Peter Dehler: Wir hatten nach einem Künstler gesucht, der sehr bekannt und beliebt ist, denn diese Rolle – das hat nun einmal Tradition – wird zumeist von einem großen Volksschauspieler übernommen.

Da gab es ja in der Vergangenheit großartige Beispiele, wenn man nur an Karl Valentin, Weiß Ferdl, Heinz Erhardt, Josef Meinrad, Jürgen von Manger oder Hans Moser denkt. Eberhard Cohrs hatte diese Rolle einmal am Volkstheater in Rostock gespielt.

Unser Publikum kommt ja nicht nur aus der ehemaligen DDR, sondern aus ganz Deutschland und darüber hinaus, daher wollten wir jemanden, der das Publikum besonders faszinieren könnte, der hier schon sehr erfolgreich war. Und wir wollten zudem jemanden, der nicht nur ein großartiger Filmschauspieler, sondern auch ein markanter Bühnenschauspieler ist.

Ich hatte Walter Plathe dann bei den Nibelungen-Festspielen in Worms 2012 erlebt – in der Inszenierung „Jud Süß“ von Dieter Wedel. Eine sehr ernsthafte, anspruchsvolle und nachdenkliche Aufführung, in der Walter Plathe überzeugte.

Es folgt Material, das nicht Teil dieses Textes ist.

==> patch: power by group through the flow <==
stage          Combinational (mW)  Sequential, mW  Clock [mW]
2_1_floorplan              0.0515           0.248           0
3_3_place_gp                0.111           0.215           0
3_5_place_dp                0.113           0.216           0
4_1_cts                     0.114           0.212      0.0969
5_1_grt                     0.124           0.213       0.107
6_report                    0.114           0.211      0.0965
### src/rtl/usr_pkg.sv
// ============================================================================
// Module  : usr_pkg
// Brief   : Shared op codes, sequencer states and widths for the universal
//           shift register and its command sequencer.
// Revision: 1.0 - initial release
// ============================================================================
`default_nettype none

package usr_pkg;

  localparam int USR_REG_W = 6;
  localparam int USR_LEN_W = 6;

  typedef enum logic [2:0] {
    OP_HOLD   = 3'b000,
    OP_SHL    = 3'b001,
    OP_SHR    = 3'b010,
    OP_CLR    = 3'b011,
    OP_PRESET = 3'b100,
    OP_UP     = 3'b101,
    OP_DOWN   = 3'b110,
    OP_LOAD   = 3'b111
  } usr_op_t;

  typedef enum logic [0:0] {
    ST_IDLE = 1'b0,
    ST_RUN  = 1'b1
  } usr_seq_state_t;

  // Ops whose repeat count is meaningless: repeating them changes nothing.
  function automatic logic usr_is_single_shot(input usr_op_t op);
    return (op == OP_CLR) || (op == OP_PRESET) || (op == OP_LOAD);
  endfunction

endpackage

`default_nettype wire

### src/rtl/usr_sequencer.sv
// ============================================================================
// Module  : usr_sequencer
// Brief   : Valid/ready command sequencer driving A/D/RSI/LSI of the 6-bit
//           universal shift register for a programmed number of cycles.
//           Optional macro USR_SEQ_SAT_EN stops Up/Down at the count limits.
// Revision: 1.0 - initial release
// ============================================================================
`default_nettype none

module usr_sequencer
  import usr_pkg::*;
#(
  parameter int REG_W = USR_REG_W,
  parameter int LEN_W = USR_LEN_W
) (
  input  logic             Clk,
  input  logic             reset,
  input  logic             cmd_valid,
  output logic             cmd_ready,
  input  logic [2:0]       cmd_op,
  input  logic [LEN_W-1:0] cmd_len,
  input  logic [REG_W-1:0] cmd_data,
  input  logic             cmd_fill,
  input  logic [REG_W-1:0] q_in,
  output logic [2:0]       A,
  output logic [REG_W-1:0] D,
  output logic             RSI,
  output logic             LSI,
  output logic             busy,
  output logic             done,
  output logic             sat
);

  usr_seq_state_t   r_state;
  usr_seq_state_t   w_state_nxt;
  usr_op_t          r_op;
  usr_op_t          w_op;
  logic [LEN_W-1:0] r_remain;
  logic [REG_W-1:0] r_d;
  logic             r_rsi;
  logic             r_lsi;
  logic             r_done;
  logic             r_sat;
  logic             w_last;
  logic             w_accept;
  logic             w_sat_hit;

  assign w_op = usr_op_t'(cmd_op);

`ifdef USR_SEQ_SAT_EN
  assign w_sat_hit = (r_state == ST_RUN) &&
                     (((r_op == OP_UP)   && (&q_in)) ||
                      ((r_op == OP_DOWN) && ~(|q_in)));
`else
  logic w_unused_q;
  assign w_unused_q = ^q_in;
  assign w_sat_hit  = 1'b0;
`endif

  always_ff @(posedge Clk or negedge reset) begin
    if (!reset) begin
      r_state <= ST_IDLE;
    end else begin
      r_state <= w_state_nxt;
    end
  end

  always_comb begin
    w_state_nxt = r_state;
    w_last      = 1'b0;
    cmd_ready   = 1'b0;
    w_accept    = 1'b0;
    case (r_state)
      ST_IDLE: cmd_ready = 1'b1;
      ST_RUN: begin
        w_last    = (r_remain == '0) || w_sat_hit;
        cmd_ready = w_last;
      end
      default: ;
    endcase
    w_accept = cmd_valid && cmd_ready;
    // A command taken in the last cycle chains straight into the next RUN.
    if (w_accept) begin
      w_state_nxt = ST_RUN;
    end else if (w_last) begin
      w_state_nxt = ST_IDLE;
    end
  end

  always_ff @(posedge Clk or negedge reset) begin
    if (!reset) begin
      r_op     <= OP_HOLD;
      r_remain <= '0;
      r_d      <= '0;
      r_rsi    <= 1'b0;
      r_lsi    <= 1'b0;
      r_done   <= 1'b0;
      r_sat    <= 1'b0;
    end else begin
      r_done <= w_last;
      r_sat  <= w_last && w_sat_hit;
      if (w_accept) begin
        r_op     <= w_op;
        r_d      <= (w_op == OP_LOAD) ? cmd_data : '0;
        r_rsi    <= (w_op == OP_SHL) && cmd_fill;
        r_lsi    <= (w_op == OP_SHR) && cmd_fill;
        r_remain <= usr_is_single_shot(w_op) ? '0 : cmd_len;
      end else if (w_last) begin
        r_op     <= OP_HOLD;
        r_d      <= '0;
        r_rsi    <= 1'b0;
        r_lsi    <= 1'b0;
        r_remain <= '0;
      end else if (r_state == ST_RUN) begin
        r_remain <= r_remain - LEN_W'(1);
      end
    end
  end

  // The saturation gate bypasses the register so the limit value is never passed.
  assign A    = w_sat_hit ? OP_HOLD : r_op;
  assign D    = r_d;
  assign RSI  = r_rsi;
  assign LSI  = r_lsi;
  assign busy = (r_state == ST_RUN);
  assign done = r_done;
  assign sat  = r_sat;

endmodule

`default_nettype wire
### config.mk
export PLATFORM = sky130hd
export DESIGN_NAME = usr_sequencer
export DESIGN_NICKNAME = d
export VERILOG_FILES = /design/src/rtl/usr_pkg.sv /design/src/rtl/usr_sequencer.sv
export SDC_FILE = /design/constraint.sdc
export NUM_CORES = 1
export LEC_CHECK = 0
export ABC_AREA = 1
export CELL_PAD_IN_SITES_DETAIL_PLACEMENT = 0
export CELL_PAD_IN_SITES_GLOBAL_PLACEMENT = 1
export CORE_UTILIZATION = 26
export CTS_CLUSTER_DIAMETER = 120
export DETAILED_ROUTE_END_ITERATION = 16
export GPL_ROUTABILITY_DRIVEN = 0
export HOLD_SLACK_MARGIN = 0.1
export PLACE_DENSITY_LB_ADDON = 0.1
export RECOVER_POWER = 50
export SETUP_SLACK_MARGIN = 0.4
export SYNTH_ARGS = -nofsm -noshare
export SYNTH_HDL_FRONTEND = slang
export SYNTH_SLANG_ARGS = --single-unit
export TNS_END_PERCENT = 50
### constraint.sdc
create_clock -name Clk -period 1.44 [get_ports Clk]
set_input_delay 0.144 -clock Clk [delete_from_list [all_inputs] [get_ports Clk]]
set_output_delay 0.144 -clock Clk [all_outputs]
set_load 0.01 [all_outputs]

Natürlich kennen viele Zuschauer Walter Plathe auch aus leichten Rollen, wie zum Beispiel den „Landarzt“. Seine Vielseitigkeit, sein großes Können sprechen für ihn. Außerdem führte ich mit Walter Plathe am Rande der Nibelungen-Festspiele ein Gespräch, bei dem er sich als kluger und freundlicher Mensch offenbarte. So einen brauchen wir – einen großartigen Schauspieler, einen Star ohne Star-Allüren. Walter Plathe ist wirklich ein ganz, ganz toller und bescheidener Kollege.

Frage: Die Vorbereitung und Durchführung der Schlossfestspiele erfordern Nervenstärke, Geduld und extremes Engagement. Wann erfolgten die erste Planungen zur „Fledermaus“? Werden Sie jede Vorstellung persönlich verfolgen?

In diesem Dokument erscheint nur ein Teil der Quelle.